Evaluating π-π stacking effects in macrocyclic transition metal complexes using EPR techniques

The HYSCORE spectra for two different macrocyclic transition metal complexes, namely cobalt tetraphenylporphyrin (CoTPP) and a copper Salen derivative ([Cu(1)]), were examined in relation to their interactions with pyridine (Py) and methylbenzyl amine (MBA), respectively. In both cases weak hyperfine interactions were detected by HYSCORE, but the origin of these interactions was found to originate from completely different effects. In the CoTPPpy adduct, with axial coordination of the substrate (pyridine) to the metal centre, weak couplings from the pyrrole nitrogens of a neighbouring porphyrin complex were identified, and confirmed through a series of isotopic labelling and dilution experiments. This result represents the first ever identification by HYSCORE of π-π interactions between such porphyrin complexes in solution. In the [Cu(1)]MBA adduct, again with axial coordination of the substrate (MBA) to the copper centre, weak couplings were also identified in the HYSCORE spectra, which could easily be misinterpreted as arising from intermolecular interactions between adjacent ligands. However, the origin of these couplings was clearly demonstrated to arise from intramolecular 13C-ligand interactions. These results demonstrate not only the sensitivity of the HYSCORE technique for detection of weak inter- and intra-molecular interactions in macrocyclic transition metal complexes, but additionally the need to consider dilution effects in the spectral assignments.

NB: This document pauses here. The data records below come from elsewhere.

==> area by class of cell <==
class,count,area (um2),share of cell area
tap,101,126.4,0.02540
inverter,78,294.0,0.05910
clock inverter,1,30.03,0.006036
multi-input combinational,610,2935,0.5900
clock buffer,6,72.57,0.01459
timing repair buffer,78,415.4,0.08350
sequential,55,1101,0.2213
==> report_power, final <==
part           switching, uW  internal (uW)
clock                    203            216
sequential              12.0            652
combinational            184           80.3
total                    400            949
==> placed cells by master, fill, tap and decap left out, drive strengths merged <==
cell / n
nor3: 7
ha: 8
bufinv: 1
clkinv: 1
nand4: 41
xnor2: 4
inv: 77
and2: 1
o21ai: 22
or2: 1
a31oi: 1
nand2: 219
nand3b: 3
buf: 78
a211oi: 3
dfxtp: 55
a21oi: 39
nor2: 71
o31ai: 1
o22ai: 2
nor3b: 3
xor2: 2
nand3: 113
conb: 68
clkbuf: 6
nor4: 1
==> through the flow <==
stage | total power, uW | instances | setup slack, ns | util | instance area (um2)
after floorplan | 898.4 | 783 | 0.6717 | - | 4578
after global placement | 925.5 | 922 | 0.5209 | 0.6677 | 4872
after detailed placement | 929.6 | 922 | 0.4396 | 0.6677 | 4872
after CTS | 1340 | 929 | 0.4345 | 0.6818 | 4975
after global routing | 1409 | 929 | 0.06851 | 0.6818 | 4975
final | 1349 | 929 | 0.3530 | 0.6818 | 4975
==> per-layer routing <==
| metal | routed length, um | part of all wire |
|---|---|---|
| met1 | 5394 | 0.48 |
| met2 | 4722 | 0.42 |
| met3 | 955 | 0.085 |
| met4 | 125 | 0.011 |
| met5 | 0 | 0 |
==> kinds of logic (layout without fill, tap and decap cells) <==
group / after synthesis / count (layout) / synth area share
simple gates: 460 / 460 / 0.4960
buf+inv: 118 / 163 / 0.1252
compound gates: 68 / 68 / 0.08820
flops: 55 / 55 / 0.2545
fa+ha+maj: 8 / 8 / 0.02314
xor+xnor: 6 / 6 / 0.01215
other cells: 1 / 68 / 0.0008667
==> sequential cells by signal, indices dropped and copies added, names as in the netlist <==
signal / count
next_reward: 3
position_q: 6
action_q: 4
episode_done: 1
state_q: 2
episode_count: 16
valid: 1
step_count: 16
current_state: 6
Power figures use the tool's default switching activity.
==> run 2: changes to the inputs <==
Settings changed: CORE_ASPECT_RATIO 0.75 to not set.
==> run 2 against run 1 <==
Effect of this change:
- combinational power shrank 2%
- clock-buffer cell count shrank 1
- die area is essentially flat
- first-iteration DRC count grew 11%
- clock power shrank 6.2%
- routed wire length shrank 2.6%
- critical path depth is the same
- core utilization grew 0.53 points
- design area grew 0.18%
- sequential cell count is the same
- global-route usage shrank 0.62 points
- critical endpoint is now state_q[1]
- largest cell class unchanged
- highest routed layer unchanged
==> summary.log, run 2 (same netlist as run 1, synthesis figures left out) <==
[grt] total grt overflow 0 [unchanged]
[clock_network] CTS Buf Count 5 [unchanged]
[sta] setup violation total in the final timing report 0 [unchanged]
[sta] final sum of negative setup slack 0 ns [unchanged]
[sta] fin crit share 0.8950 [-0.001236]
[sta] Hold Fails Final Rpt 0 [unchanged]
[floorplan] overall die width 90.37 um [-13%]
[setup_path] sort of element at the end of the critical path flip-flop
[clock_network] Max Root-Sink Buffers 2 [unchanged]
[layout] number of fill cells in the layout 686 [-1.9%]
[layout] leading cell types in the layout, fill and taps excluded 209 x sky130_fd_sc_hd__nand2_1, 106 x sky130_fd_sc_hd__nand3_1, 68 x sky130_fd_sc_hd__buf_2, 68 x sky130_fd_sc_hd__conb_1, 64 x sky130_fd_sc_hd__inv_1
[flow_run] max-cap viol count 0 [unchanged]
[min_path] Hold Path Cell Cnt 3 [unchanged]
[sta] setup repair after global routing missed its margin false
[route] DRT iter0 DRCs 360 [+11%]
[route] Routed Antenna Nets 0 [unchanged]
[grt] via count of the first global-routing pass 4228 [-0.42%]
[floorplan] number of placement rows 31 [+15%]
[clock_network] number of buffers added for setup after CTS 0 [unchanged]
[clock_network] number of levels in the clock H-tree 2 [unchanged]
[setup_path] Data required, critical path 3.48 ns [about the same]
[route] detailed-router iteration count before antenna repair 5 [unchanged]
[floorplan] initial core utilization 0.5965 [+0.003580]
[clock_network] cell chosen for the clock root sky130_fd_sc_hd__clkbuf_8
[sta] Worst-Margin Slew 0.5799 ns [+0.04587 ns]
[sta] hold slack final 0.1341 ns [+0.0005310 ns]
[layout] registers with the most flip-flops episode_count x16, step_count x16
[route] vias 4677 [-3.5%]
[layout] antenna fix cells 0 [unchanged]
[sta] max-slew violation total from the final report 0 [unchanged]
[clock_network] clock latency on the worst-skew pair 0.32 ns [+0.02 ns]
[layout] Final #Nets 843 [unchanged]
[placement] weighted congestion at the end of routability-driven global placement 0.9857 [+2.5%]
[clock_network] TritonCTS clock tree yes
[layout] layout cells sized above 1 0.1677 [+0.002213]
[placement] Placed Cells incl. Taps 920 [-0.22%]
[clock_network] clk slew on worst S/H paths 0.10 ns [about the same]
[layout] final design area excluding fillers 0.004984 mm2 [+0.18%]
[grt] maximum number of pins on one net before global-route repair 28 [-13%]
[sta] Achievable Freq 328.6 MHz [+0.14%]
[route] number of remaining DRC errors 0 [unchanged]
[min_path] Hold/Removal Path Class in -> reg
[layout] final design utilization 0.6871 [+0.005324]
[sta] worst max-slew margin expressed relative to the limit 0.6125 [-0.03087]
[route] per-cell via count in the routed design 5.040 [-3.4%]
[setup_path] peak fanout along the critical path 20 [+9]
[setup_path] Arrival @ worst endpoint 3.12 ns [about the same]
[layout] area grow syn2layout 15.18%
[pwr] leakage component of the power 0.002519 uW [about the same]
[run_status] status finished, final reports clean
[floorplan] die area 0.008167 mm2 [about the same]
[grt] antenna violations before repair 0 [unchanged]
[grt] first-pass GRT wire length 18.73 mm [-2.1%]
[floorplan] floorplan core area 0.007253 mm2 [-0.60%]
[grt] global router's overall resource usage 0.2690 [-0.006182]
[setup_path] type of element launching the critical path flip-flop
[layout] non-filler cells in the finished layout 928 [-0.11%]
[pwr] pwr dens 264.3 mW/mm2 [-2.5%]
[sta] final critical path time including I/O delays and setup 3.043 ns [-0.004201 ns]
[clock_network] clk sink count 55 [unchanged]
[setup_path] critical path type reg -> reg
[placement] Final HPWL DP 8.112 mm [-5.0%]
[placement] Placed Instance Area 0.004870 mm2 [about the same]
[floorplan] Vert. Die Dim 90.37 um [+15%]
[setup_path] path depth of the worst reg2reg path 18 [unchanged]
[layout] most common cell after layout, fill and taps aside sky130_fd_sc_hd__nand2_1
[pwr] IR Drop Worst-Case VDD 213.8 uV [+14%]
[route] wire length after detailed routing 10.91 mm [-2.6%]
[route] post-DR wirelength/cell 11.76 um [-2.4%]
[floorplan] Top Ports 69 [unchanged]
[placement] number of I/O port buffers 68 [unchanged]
[src/flat_wrapper.sv]
// flat-port wrapper written by rule: the top's interface ports become plain ports
module regfile_wb_arbiter_flat 
#(
  parameter int DATA_W = 32,
  parameter int ADDR_W = 5
)
  (clk, rst, dbg_lp, bus_req0_valid_i, bus_req0_addr_i, bus_req0_data_i, bus_req1_valid_i, bus_req1_addr_i, bus_req1_data_i, bus_req0_ready_o, bus_req1_ready_o, bus_rd_enable_o, bus_rd_addr_o, bus_rd_data_o, bus_busy_o);
  regfile_wb_arbiter_if #(.DATA_W(DATA_W), .ADDR_W(ADDR_W)) bus_i ();
  input  logic clk;
  input  logic rst;
  output logic dbg_lp;
  input wire logic [$bits(bus_i.req0_valid_i)-1:0] bus_req0_valid_i;
  input wire logic [$bits(bus_i.req0_addr_i)-1:0] bus_req0_addr_i;
  input wire logic [$bits(bus_i.req0_data_i)-1:0] bus_req0_data_i;
  input wire logic [$bits(bus_i.req1_valid_i)-1:0] bus_req1_valid_i;
  input wire logic [$bits(bus_i.req1_addr_i)-1:0] bus_req1_addr_i;
  input wire logic [$bits(bus_i.req1_data_i)-1:0] bus_req1_data_i;
  output wire logic [$bits(bus_i.req0_ready_o)-1:0] bus_req0_ready_o;
  output wire logic [$bits(bus_i.req1_ready_o)-1:0] bus_req1_ready_o;
  output wire logic [$bits(bus_i.rd_enable_o)-1:0] bus_rd_enable_o;
  output wire logic [$bits(bus_i.rd_addr_o)-1:0] bus_rd_addr_o;
  output wire logic [$bits(bus_i.rd_data_o)-1:0] bus_rd_data_o;
  output wire logic [$bits(bus_i.busy_o)-1:0] bus_busy_o;
  assign bus_i.req0_valid_i = bus_req0_valid_i;
  assign bus_i.req0_addr_i = bus_req0_addr_i;
  assign bus_i.req0_data_i = bus_req0_data_i;
  assign bus_i.req1_valid_i = bus_req1_valid_i;
  assign bus_i.req1_addr_i = bus_req1_addr_i;
  assign bus_i.req1_data_i = bus_req1_data_i;
  assign bus_req0_ready_o = bus_i.req0_ready_o;
  assign bus_req1_ready_o = bus_i.req1_ready_o;
  assign bus_rd_enable_o = bus_i.rd_enable_o;
  assign bus_rd_addr_o = bus_i.rd_addr_o;
  assign bus_rd_data_o = bus_i.rd_data_o;
  assign bus_busy_o = bus_i.busy_o;
  regfile_wb_arbiter #(.DATA_W(DATA_W), .ADDR_W(ADDR_W)) u_core (.clk(clk), .rst(rst), .bus(bus_i), .dbg_lp(dbg_lp));
endmodule
[config.mk]
export PLATFORM = sky130hd
export DESIGN_NAME = regfile_wb_arbiter_flat
export DESIGN_NICKNAME = d
export VERILOG_FILES = /design/src/rtl/regfile_wb_arbiter_if.sv /design/src/rtl/regfile_wb_arbiter.sv /design/src/flat_wrapper.sv
export SDC_FILE = /design/constraint.sdc
export NUM_CORES = 1
export LEC_CHECK = 0
export CORE_MARGIN = 8
export CORE_UTILIZATION = 40
export DETAILED_ROUTE_END_ITERATION = 7
export PLACE_DENSITY_LB_ADDON = 0.25
export SYNTH_ARGS = -nofsm -noshare
export SYNTH_HDL_FRONTEND = slang
export SYNTH_SLANG_ARGS = --single-unit
[constraint.sdc]
create_clock -name clk -period 1.9 [get_ports clk]
set_input_delay 0.285 -clock clk [delete_from_list [all_inputs] [get_ports clk]]
set_output_delay 0.285 -clock clk [all_outputs]
set_load 0.1 [all_outputs]
===== src/rtl/flit_sink_pkg.sv =====
// Shared flit-interface definitions: flit type codes, error codes, tracker states
// and interface width defaults for the receive-side monitor.
package flit_sink_pkg;

    localparam int FLIT_W_DEF  = 66;
    localparam int VCH_W_DEF   = 1;
    localparam int LEN_W_DEF   = 8;
    localparam int MAX_LEN_DEF = 255;

    typedef enum logic [1:0] {
        TYPE_NONE = 2'b00,
        TYPE_HEAD = 2'b01,
        TYPE_TAIL = 2'b10,
        TYPE_DATA = 2'b11
    } flit_type_t;

    typedef enum logic [2:0] {
        ERR_NONE   = 3'd0,
        ERR_ORPHAN = 3'd1,
        ERR_NESTED = 3'd2,
        ERR_NULL   = 3'd3,
        ERR_LEN    = 3'd4
    } err_code_t;

    typedef enum logic {
        VC_IDLE = 1'b0,
        VC_BODY = 1'b1
    } vc_state_t;

    // Saturating 32-bit add: clamps at all-ones instead of wrapping.
    function automatic logic [31:0] sat_add32(input logic [31:0] a, input logic [31:0] b);
        logic [32:0] s;
        s = {1'b0, a} + {1'b0, b};
        return s[32] ? 32'hFFFF_FFFF : s[31:0];
    endfunction

endpackage
`src/rtl/req_arb8.sv`:
```
// req_arb8: 8-client arbiter with hold limit, turnaround and forced release.
// Optional rotating priority: define REQ_ARB8_ROUND_ROBIN_EN.
module req_arb8 #(
    parameter int unsigned MAX_HOLD = 15,
    parameter int unsigned CNT_W    = 8
) (
    input  logic       clk,
    input  logic       rst_n,
    input  logic       en,
    input  logic [7:0] req,
    output logic [7:0] gnt,
    output logic [2:0] gnt_id,
    output logic       gnt_valid,
    output logic       timeout
);

    typedef enum logic [1:0] {
        IDLE,
        GRANT,
        TURN
    } state_t;

    localparam logic [CNT_W-1:0] HOLD_LAST = CNT_W'(MAX_HOLD - 1);

    state_t           state_q, state_n;
    logic [7:0]       gnt_q, gnt_n;
    logic [2:0]       id_q, id_n;
    logic             to_q, to_n;
    logic [CNT_W-1:0] cnt_q, cnt_n;
    logic [7:0]       mask_q, mask_n;
    logic [7:0]       cand;
    logic [2:0]       win;

    // Candidates: unmasked requests, or the masked sole requester.
    always_comb begin
        cand = req & ~mask_q;
        if (cand == 8'h00) begin
            cand = req;
        end
    end

`ifdef REQ_ARB8_ROUND_ROBIN_EN
    logic [2:0] last_q, last_n;
    logic [2:0] idx;
    logic       found;

    // Rotating search downward from the slot below the last winner.
    always_comb begin
        win   = 3'd0;
        found = 1'b0;
        idx   = 3'd0;
        for (int i = 0; i < 8; i++) begin
            idx = last_q - 3'd1 - 3'(i);
            if (!found && cand[idx]) begin
                win   = idx;
                found = 1'b1;
            end
        end
    end
`else
    // Fixed priority: the highest set bit wins.
    always_comb begin
        win = 3'd0;
        for (int i = 0; i < 8; i++) begin
            if (cand[i]) begin
                win = 3'(i);
            end
        end
    end
`endif

    // Next-state and next-output decode.
    always_comb begin
        state_n = state_q;
        gnt_n   = gnt_q;
        id_n    = id_q;
        to_n    = 1'b0;
        cnt_n   = cnt_q;
        mask_n  = mask_q;
`ifdef REQ_ARB8_ROUND_ROBIN_EN
        last_n  = last_q;
`endif
        unique case (state_q)
            IDLE: begin
                if (en && (req != 8'h00)) begin
                    gnt_n   = 8'd1 << win;
                    id_n    = win;
                    cnt_n   = '0;
                    mask_n  = 8'h00;
                    state_n = GRANT;
`ifdef REQ_ARB8_ROUND_ROBIN_EN
                    last_n  = win;
`endif
                end
            end
            GRANT: begin
                if (!en) begin
                    gnt_n   = 8'h00;
                    id_n    = 3'd0;
                    cnt_n   = '0;
                    mask_n  = 8'h00;
                    state_n = IDLE;
                end else if (!req[id_q]) begin
                    gnt_n   = 8'h00;
                    id_n    = 3'd0;
                    cnt_n   = '0;
                    state_n = TURN;
                end else if (cnt_q == HOLD_LAST) begin
                    to_n    = 1'b1;
                    gnt_n   = 8'h00;
                    id_n    = 3'd0;
                    cnt_n   = '0;
                    mask_n  = gnt_q;
                    state_n = TURN;
                end else begin
                    cnt_n = cnt_q + 1'b1;
                end
            end
            TURN: begin
                state_n = IDLE;
            end
            default: begin
                state_n = IDLE;
                gnt_n   = 8'h00;
                id_n    = 3'd0;
            end
        endcase
    end

    // State and registered outputs.
    always_ff @(posedge clk or negedge rst_n) begin
        if (!rst_n) begin
            state_q <= IDLE;
            gnt_q   <= 8'h00;
            id_q    <= 3'd0;
            to_q    <= 1'b0;
            cnt_q   <= '0;
            mask_q  <= 8'h00;
        end else begin
            state_q <= state_n;
            gnt_q   <= gnt_n;
            id_q    <= id_n;
            to_q    <= to_n;
            cnt_q   <= cnt_n;
            mask_q  <= mask_n;
        end
    end

`ifdef REQ_ARB8_ROUND_ROBIN_EN
    // Last winner, seeds the rotating search.
    always_ff @(posedge clk or negedge rst_n) begin
        if (!rst_n) begin
            last_q <= 3'd0;
        end else begin
            last_q <= last_n;
        end
    end
`endif

    assign gnt       = gnt_q;
    assign gnt_id    = id_q;
    assign gnt_valid = |gnt_q;
    assign timeout   = to_q;

endmodule
```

Structural analysis of newly designed platinum compounds with interesting conductivity and optical properties

In the past years a great effort has been put in the design and synthesis of stable processable materials with metallic or semi-conducting properties. In order to fully exploit the possibilities of a newly synthesized conducting material its structure-function relation needs to be unraveled. Using two specific examples, it will be shown that modern EPR can reveal interesting properties of conducting materials. A detailed analysis will be given of a series of novel soluble platinum compounds designed to mimic the Magnus salt characteristics: [PtL2][Pt(mnt)2] and [PtL2][Pt(dmit)2], where L represents 1,10-phenanthroline or 4,4-dimethyl-2,2′-dipyridyl, and mnt (dmit) denotes 1,2-dicyanoethylenedithiolate (1,3-dithiol-2-thione-4,5-dithiolate). The studied complexes have semiconductive properties and high thermal stability. Although chemical analysis predicted the compounds to be diamagnetic, cw EPR revealed the presence of a considerable amount of paramagnetic species in the compounds. On the basis of a cw EPR and HYSCORE study at X-band, the species could be fully identified and the relation to the conductivity properties of the samples will be discussed.